In his presentation at the conference, he had given a brief context of the usage of the R2P and its inapplicability to the Eezham Tamils, urging them to “create our own process and on that basis seek international allies who are prepared to stand up to imperialist power to uncover the truth and also to defend Tamil rights, including the right to self-determination as Tamil Eelam.”

03_03_2013_Conference_02_102636_445Sinhala academic Dr. Fernando, lecturer at Trinity College, Dublin, who had chaired the other two sessions, told TamilNet “At a time when the powers are giving economic diplomatic and military support to the Sri Lankan state, talking about R2P is nonsensical.”

He further said that in the case of Sri Lanka, R2P had already been applied by the internationally backed genocide-accused Sri Lankan military to protect the Sri Lankan state.

“It is not lack of information that led to deaths of Tamils. It was a lack of political will. It was a political will to protect Sri Lankan state structure. Even now, the West wants the Sri Lankan state to have full power over the North and East, so that there wouldn’t be a Tamil identity over a geographically contiguous arena,” he said.

At the conference, he had expressed the opinion that more than the Tamil diaspora needing the West, the West needed the diaspora as a tool to pressurize Mahinda to bring him closer to western interests and that their interest was not to bring a halt to the structural genocide or to bring political justice to the Tamils.

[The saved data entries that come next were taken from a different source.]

[config.mk]
export PLATFORM = sky130hd
export DESIGN_NAME = rp_err_collector
export DESIGN_NICKNAME = d
export VERILOG_FILES = /design/src/rtl/rp_err_pkg.sv /design/src/rtl/rp_err_status.sv /design/src/rtl/rp_err_irq.sv /design/src/rtl/rp_err_collector.sv
export SDC_FILE = /design/constraint.sdc
export NUM_CORES = 1
export LEC_CHECK = 0
export ABC_AREA = 1
export BUFFER_PORTS_ARGS = -buffer_cell sky130_fd_sc_hd__clkbuf_2
export CORE_UTILIZATION = 30
export CTS_BUF_LIST = sky130_fd_sc_hd__clkbuf_16
export DETAILED_ROUTE_END_ITERATION = 12
export PLACE_DENSITY_LB_ADDON = 0.08
export SLEW_MARGIN = 20
export SYNTH_ARGS = -nofsm -noshare
export SYNTH_HDL_FRONTEND = slang
export SYNTH_SLANG_ARGS = --single-unit
[constraint.sdc]
create_clock -name clk -period 2.85 [get_ports clk]
set_input_delay 0.285 -clock clk [delete_from_list [all_inputs] [get_ports clk]]
set_output_delay 0.285 -clock clk [all_outputs]
set_load 0.05 [all_outputs]
[src/rtl/rp_err_pkg.sv]
package rp_err_pkg;

    localparam int STS_W = 7;
    localparam int CAT_W = 3;

    typedef enum logic [1:0] {
        SEV_COR      = 2'd0,
        SEV_NONFATAL = 2'd1,
        SEV_FATAL    = 2'd2,
        SEV_RSVD     = 2'd3
    } sev_e;

    // Last member is bit 0.
    typedef struct packed {
        logic fatal_rcv;     // 6
        logic nonfatal_rcv;  // 5
        logic first_fatal;   // 4
        logic multi_unc;     // 3
        logic unc_rcv;       // 2
        logic multi_cor;     // 1
        logic cor_rcv;       // 0
    } root_sts_t;

    // Received classes in enable-bit order {fatal, non-fatal, correctable}.
    function automatic logic [CAT_W-1:0] rcv_cats(input root_sts_t s);
        return {s.fatal_rcv, s.nonfatal_rcv, s.cor_rcv};
    endfunction

    function automatic logic [CAT_W-1:0] sev_cat(input sev_e sev);
        logic [CAT_W-1:0] c;
        case (sev)
            SEV_COR:      c = 3'b001;
            SEV_NONFATAL: c = 3'b010;
            SEV_FATAL:    c = 3'b100;
            default:      c = 3'b000;
        endcase
        return c;
    endfunction

endpackage

[src/rtl/rp_err_status.sv]
module rp_err_status
    import rp_err_pkg::*;
#(
    parameter int SRC_W = 16
) (
    input  logic                 clk,
    input  logic                 rst,
    input  logic                 msg_valid,
    input  sev_e                 msg_sev,
    input  logic [SRC_W-1:0]     msg_src,
    input  logic                 clr_we,
    input  logic [STS_W-1:0]     clr_mask,
    output root_sts_t            sts_q,
    output logic [SRC_W-1:0]     src_cor_q,
    output logic [SRC_W-1:0]     src_unc_q
);

    root_sts_t        sts_d;
    logic [SRC_W-1:0] src_cor_d;
    logic [SRC_W-1:0] src_unc_d;
    logic             is_unc;

    assign is_unc = msg_valid && (msg_sev == SEV_NONFATAL || msg_sev == SEV_FATAL);

    always_comb begin
        sts_d     = sts_q;
        src_cor_d = src_cor_q;
        src_unc_d = src_unc_q;
        if (clr_we) begin
            sts_d = root_sts_t'(sts_q & ~clr_mask);
        end
        // Message updates are applied after the clear, decisions use sts_q.
        if (msg_valid && msg_sev == SEV_COR) begin
            if (sts_q.cor_rcv) sts_d.multi_cor = 1'b1;
            else               src_cor_d       = msg_src;
            sts_d.cor_rcv = 1'b1;
        end
        if (msg_valid && msg_sev == SEV_FATAL) begin
            if (!sts_q.unc_rcv) sts_d.first_fatal = 1'b1;
            sts_d.fatal_rcv = 1'b1;
        end
        if (msg_valid && msg_sev == SEV_NONFATAL) begin
            sts_d.nonfatal_rcv = 1'b1;
        end
        if (is_unc) begin
            if (sts_q.unc_rcv) sts_d.multi_unc = 1'b1;
            else               src_unc_d       = msg_src;
            sts_d.unc_rcv = 1'b1;
        end
    end

    always_ff @(posedge clk) begin
        if (rst) begin
            sts_q     <= '0;
            src_cor_q <= '0;
            src_unc_q <= '0;
        end else begin
            sts_q     <= sts_d;
            src_cor_q <= src_cor_d;
            src_unc_q <= src_unc_d;
        end
    end

    // repeated correctable message marks the repeat flag
    a_r2_multi_cor: assert property (@(posedge clk) disable iff (rst)
        (msg_valid && msg_sev == SEV_COR && sts_q.cor_rcv) |=> (sts_q.multi_cor && sts_q.cor_rcv));

    // fatal with no prior uncorrectable marks first-fatal
    a_r3_first_fatal: assert property (@(posedge clk) disable iff (rst)
        (msg_valid && msg_sev == SEV_FATAL && !sts_q.unc_rcv) |=> sts_q.first_fatal);

    // later uncorrectable messages keep the first identity
    a_r5_unc_src_hold: assert property (@(posedge clk) disable iff (rst)
        (is_unc && sts_q.unc_rcv) |=> $stable(src_unc_q));

    // a clear with no message empties the written bits
    a_r10_clear: assert property (@(posedge clk) disable iff (rst)
        (clr_we && !msg_valid) |=> (({sts_q} & $past(clr_mask)) == '0));

endmodule

[src/rtl/rp_err_irq.sv]
module rp_err_irq
    import rp_err_pkg::*;
#(
    parameter int VEC_W = 5
) (
    input  logic             clk,
    input  logic             rst,
    input  logic             mode_msg,
    input  logic             msg_valid,
    input  sev_e             msg_sev,
    input  logic [CAT_W-1:0] cats,
    input  logic [CAT_W-1:0] cmd_q,
    input  logic             cmd_we,
    input  logic [CAT_W-1:0] cmd_wdata,
    input  logic [VEC_W-1:0] vec_in,
    output logic             irq_level,
    output logic             irq_pulse,
    output logic [VEC_W-1:0] irq_vector
);

    logic was_on;
    logic msg_fire;
    logic cmd_fire;
    logic fire;

    assign was_on    = |(cmd_q & cats);
    assign msg_fire  = msg_valid && |(sev_cat(msg_sev) & cmd_q) && !was_on;
    assign cmd_fire  = cmd_we && |(cmd_wdata & cats) && !was_on;
    assign fire      = mode_msg && (msg_fire || cmd_fire);
    assign irq_level = !mode_msg && was_on;

    always_ff @(posedge clk) begin
        if (rst) begin
            irq_pulse  <= 1'b0;
            irq_vector <= '0;
        end else begin
            irq_pulse <= fire;
            if (fire) irq_vector <= vec_in;
        end
    end

    // a pulse follows a message or enable write made in message mode
    a_r6_pulse_cause: assert property (@(posedge clk) disable iff (rst)
        irq_pulse |-> ($past(mode_msg) && $past(msg_valid || cmd_we)));

endmodule

[src/rtl/rp_err_collector.sv]
module rp_err_collector
    import rp_err_pkg::*;
#(
    parameter int SRC_W = 16,
    parameter int VEC_W = 5
) (
    input  logic                 clk,
    input  logic                 rst,
    input  logic                 msg_valid_i,
    input  logic [1:0]           msg_sev_i,
    input  logic [SRC_W-1:0]     msg_src_i,
    input  logic                 cmd_we_i,
    input  logic [2:0]           cmd_wdata_i,
    input  logic                 clr_we_i,
    input  logic [6:0]           clr_mask_i,
    input  logic [VEC_W-1:0]     vec_num_i,
    input  logic                 mode_msg_i,
    output logic [2:0]           cmd_o,
    output logic [2*SRC_W-1:0]   status_o,
    output logic [2*SRC_W-1:0]   src_id_o,
    output logic                 irq_level_o,
    output logic                 irq_pulse_o,
    output logic [VEC_W-1:0]     irq_vec_o
);

    localparam int REG_W = 2 * SRC_W;
    localparam int PAD_W = REG_W - VEC_W - STS_W;

    sev_e             sev_w;
    root_sts_t        sts_q;
    logic [SRC_W-1:0] src_cor_q;
    logic [SRC_W-1:0] src_unc_q;
    logic [CAT_W-1:0] cmd_q;

    assign sev_w = sev_e'(msg_sev_i);

    always_ff @(posedge clk) begin
        if (rst)           cmd_q <= '0;
        else if (cmd_we_i) cmd_q <= cmd_wdata_i;
    end

    rp_err_status #(.SRC_W(SRC_W)) u_status (
        .clk       (clk),
        .rst       (rst),
        .msg_valid (msg_valid_i),
        .msg_sev   (sev_w),
        .msg_src   (msg_src_i),
        .clr_we    (clr_we_i),
        .clr_mask  (clr_mask_i),
        .sts_q     (sts_q),
        .src_cor_q (src_cor_q),
        .src_unc_q (src_unc_q)
    );

    rp_err_irq #(.VEC_W(VEC_W)) u_irq (
        .clk        (clk),
        .rst        (rst),
        .mode_msg   (mode_msg_i),
        .msg_valid  (msg_valid_i),
        .msg_sev    (sev_w),
        .cats       (rcv_cats(sts_q)),
        .cmd_q      (cmd_q),
        .cmd_we     (cmd_we_i),
        .cmd_wdata  (cmd_wdata_i),
        .vec_in     (vec_num_i),
        .irq_level  (irq_level_o),
        .irq_pulse  (irq_pulse_o),
        .irq_vector (irq_vec_o)
    );

    assign cmd_o    = cmd_q;
    assign status_o = {vec_num_i, {PAD_W{1'b0}}, sts_q};
    assign src_id_o = {src_unc_q, src_cor_q};

endmodule

==> metrics.md <==
| Metric | Value |
|---|---|
| P_leak | 1.36 nW |
| Starting Density | 31.9% |
| Final worst-path cycle share | around 57% |
| Placed instance count | between 400 and 500 |
| Count leader, synth | nor2_1 |
| Post-route ant nets | 0 |
| Yosys warnings | 0 |
| # port buffers | 92 |
| Layout cells sized above 1 | 29.7% |
| Maximum vdd drop | 0.000350 V |
| Post-synth ARST share | 0% |
| RSZ-0062 raised after global routing | false |
| Placer Congestion | around 0.76 |
| Total GRT Usage | 14.3% |
| Pin count of the biggest net entering global routing | 33 |
| Final setup vio count | 0 |
| Final hold vios | 0 |
| Max-cap viol count | 0 |
| CTS root buffer | clkbuf_16 |
| Fillers | 713 |
| CTS tree | done |
| Distinct cell type count after synthesis | 18 |
| Drt pass-1 iters | 4 |
| CP max FO | 6 |
| CP Capture Type | output pin |
| Post_cts resized | 0 |
| Synth area leader | dfxtp_1 |
| Clock Skews | 0.00334 ns |
| Post-synth top flop | dfxtp_1 |
| Area Overhead vs Synth | 24.6% |
| Top post-synthesis cells by count | nor2_1 (77), dfxtp_1 (48), nand2_1 (35) |
| Post-CTS Hold Buffers | 0 |
| Normalized max-slew margin | 56.2% |
| Area of the die | between 0.007 and 0.008 mm^2 |
| Grt ovf | 0 |
| Final net count | 402 |
| Vias in the first global route | 1,739 |
| Arrival time at the worst endpoint | between 1 and 1.5 ns |
| Core footprint | approximately 0.0065 mm^2 |
| Synth area leaders | dfxtp_1 (46%), nor2_1 (14%), buf_4 (9.4%), nand2_1 (6.3%), o21ai_1 (4.8%) |
| Global-route wire length before repair | 8200 um |
| Minimum clock period | 1.61 ns |
| Synth Cell Area | 0.00208 mm^2 |
| Total CTS buffers | 5 |
| Num ports | ~110 |
| Syn_area_per_cell | around 7.5 um^2 |
| Synth Register Bits | 48 |
| Critical Path Source Type | flip-flop |
| DRC viols | 0 |
| DR iter-0 viols | 55 |
| Die W | 85.3 um |
| Synthesized instance count | between 200 and 300 |
| Clock latency on the worst-skew pair | 0.28 ns |
| Finished Layout Cells | 437 |
| Status | completed |
| Data required, critical path | 2.57 ns |
| Type of the tightest min-delay check | in -> reg |
| Power per Cell Area | 666 mW/mm^2 |
| DR vias/cell | approximately 4.3 |
| Setup bufs post-CTS | 0 |
| CTS sink cnt | 48 |
| Fin. max-slew vios | 0 |
| Post-synth EDFFs | 0 |
| Routed Wire Length | 5110 um |
| Maximum clock frequency | 0.620 GHz |
| DR vias | 1,889 |
| H-Tree Depth | 2 |
| Clock Pin Slew Worst Setup and Hold Paths | 0.07 ns |
| WL/cell | 11.7 um |
| Yosys top cell area share | 46.2% |
| Row cnt | 29 |
| Clk buf depth | 2 |
| Worst Max-Slew Pin Slew | 0.654 ns |
| Initial antenna violation count | 0 |
| Register area share after synthesis | 46.2% |
| Sum Neg Setup Slack | 0 ns |
| Critical path class | reg -> out |
| Die height | ~85 um |
| Final Util | 39.7% |
| Detail Placement HPWL | 3570 um |
| Diodes inserted | 0 |
-- sequential cells by signal, summed over array words and instances (netlist names) --
name                flops
u_status.src_cor_q     16
u_irq.irq_vector        5
u_status.src_unc_q     16
cmd_o                   3
u_status.sts_q          7
u_irq.irq_pulse         1
-- critical path, cell delays in order (launching register included) --
cell	delay, ns
dfxtp_1	0.49
nand2_1	0.09
nand3_1	0.10
nand2_1	0.05
inv_1	0.05
clkbuf_2	0.26
-- worst paths after layout --
kind	from	to	slack [ns]	depth (start not counted)
setup / recovery	u_status.sts_q[0]	irq_level_o	1.24	5
hold reg to reg	u_status.sts_q[1]	u_status.sts_q[1]	0.47	2
setup reg to reg	u_status.sts_q[0]	u_irq.irq_vector[3]	1.37	6
hold / removal	msg_src_i[4]	u_status.src_cor_q[4]	0.24	3
-- routing by layer --
layer,vias to the layer above,wire length (um),global-route usage [%]
met5,-,0,0
met4,0,42,3.64
met3,5,373,4.67
met2,78,2220,23.0
met1,818,2480,18.5
li1,988,-,-
-- through the flow --
step,worst slack [ns],total power [mW],cell area (um^2),hold slack [ns]
final,1.24,1.73,2590,0.239
after global routing,1.10,1.81,2590,0.241
after CTS,1.22,1.75,2590,0.236
after detailed placement,1.07,1.17,2450,0.462
after global placement,1.07,1.17,2450,0.457
after floorplan,1.30,1.10,2150,0.420
-- power by group --
| group | internal, mW | total, mW | leakage, nW | switching (mW) |
|---|---|---|---|---|
| Combinational | 0.0835 | 0.410 | 0.905 | 0.327 |
| Clock | 0.322 | 0.577 | 0.0635 | 0.254 |
| Sequential | 0.714 | 0.741 | 0.393 | 0.0272 |
| Total | 1.12 | 1.73 | 1.36 | 0.609 |
-- area by class of cell --
type	count	area [um^2]	share of cell area [%]
inverters	13	53.8	2.07
multi-input cells	198	872	33.6
clock buffers	5	125	4.82
well taps	77	96.3	3.71
repair buffers	93	468	18.0
flip-flops and latches	48	961	37.0
clock inverters	3	18.8	0.723
-- cells in the final DEF, fill, tap and decap left out --
cell type and instances:
clkbuf_2 92, nor2_1 77, dfxtp_1 48, nand2_1 35
o21ai_1 20, conb_1 20, o21ai_0 15, a21oi_1 12
inv_1 11, nand3_1 10, clkbuf_16 5, ha_1 4
nand2_2 2, nor2_4 2, inv_4 2, clkinvlp_4 2
or2_2 1, clkinv_1 1, buf_4 1
-- cell families after synthesis --
family	after synthesis	share of synthesized area (%)
AND/OR/NAND/NOR	127	24.6
buffers and inverters	49	15.4
flip-flops	48	46.2
AO/OA/AOI/OAI	47	11.3
adder cells (fa/ha/maj)	4	2.40
other	1	0.180
Note: power is estimated with default switching activity, not from simulation.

“In order to remedy what has happened and to stop what is going on, that is, structural genocide, there should be a political solution by the application of remedial sovereignty by means of an UN referendum conducted by powers who were not involved in the genocide,” he told TamilNet.

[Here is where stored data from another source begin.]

===== src/rtl/dma_chan_pkg.sv =====
package dma_chan_pkg;

  // control word field positions
  localparam int CW_EN      = 31;
  localparam int CW_IRQ     = 30;
  localparam int CW_MODE_LO = 27;
  localparam int CW_WIDE    = 26;
  localparam int CW_RPT     = 25;
  localparam int CW_SRC_LO  = 23;
  localparam int CW_DST_LO  = 21;

  localparam logic [2:0] MODE_NOW  = 3'd0;
  localparam logic [2:0] MODE_FIFO = 3'd7;
  localparam int         FIFO_BURST = 112;

  localparam logic [1:0] SEL_SRC  = 2'd0;
  localparam logic [1:0] SEL_DST  = 2'd1;
  localparam logic [1:0] SEL_CTRL = 2'd2;

  localparam logic [1:0] STEP_UP     = 2'd0;
  localparam logic [1:0] STEP_DOWN   = 2'd1;
  localparam logic [1:0] STEP_HOLD   = 2'd2;
  localparam logic [1:0] STEP_RELOAD = 2'd3;

  typedef enum logic [1:0] {E_IDLE, E_LOOP, E_RD, E_WR} eng_state_e;

  // count field width chosen by processor side and channel number
  function automatic int count_bits(input int cpu, input int chan);
    if (cpu == 0) return 21;
    return (chan == 3) ? 16 : 14;
  endfunction

  // wait states of one access to a region
  function automatic logic [4:0] region_wait(input logic [3:0] rgn, input logic wide);
    logic [4:0] w;
    case (rgn)
      4'h8, 4'h9:       w = wide ? 5'd12 : 5'd6;
      4'hA:             w = 5'd10;
      4'h2, 4'h5, 4'h6: w = wide ? 5'd2 : 5'd1;
      default:          w = 5'd1;
    endcase
    return w;
  endfunction

  // next working address after one unit
  function automatic logic [31:0] stepped(input logic [31:0] a, input logic [1:0] mode,
                                          input logic wide, input logic is_dst);
    logic [31:0] d;
    d = wide ? 32'd4 : 32'd2;
    case (mode)
      STEP_UP:   return a + d;
      STEP_DOWN: return a - d;
      STEP_HOLD: return a;
      default:   return is_dst ? a + d : a;
    endcase
  endfunction

endpackage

The conference at Geneva had passed a resolution that criticized attempts to address the injustices meted out to the Tamils through internal mechanisms of the genocide-accused Sri Lankan state, calling for an independent international investigation into the charges of genocide and crimes against humanity.

The resolution further pushed for an international decision to conduct and monitor a referendum among the Eezham Tamils to enable them to ascertain their political future.

There was however a criticism that this resolution, which had reference to historical and earned sovereignty of the Eezham Tamil nation, had omitted a crucial mention of remedial sovereignty.

Informed circles told TamilNet that the original draft prepared by a committee and that included remedial sovereignty was later modified by some individuals, before it was tabled at the conference.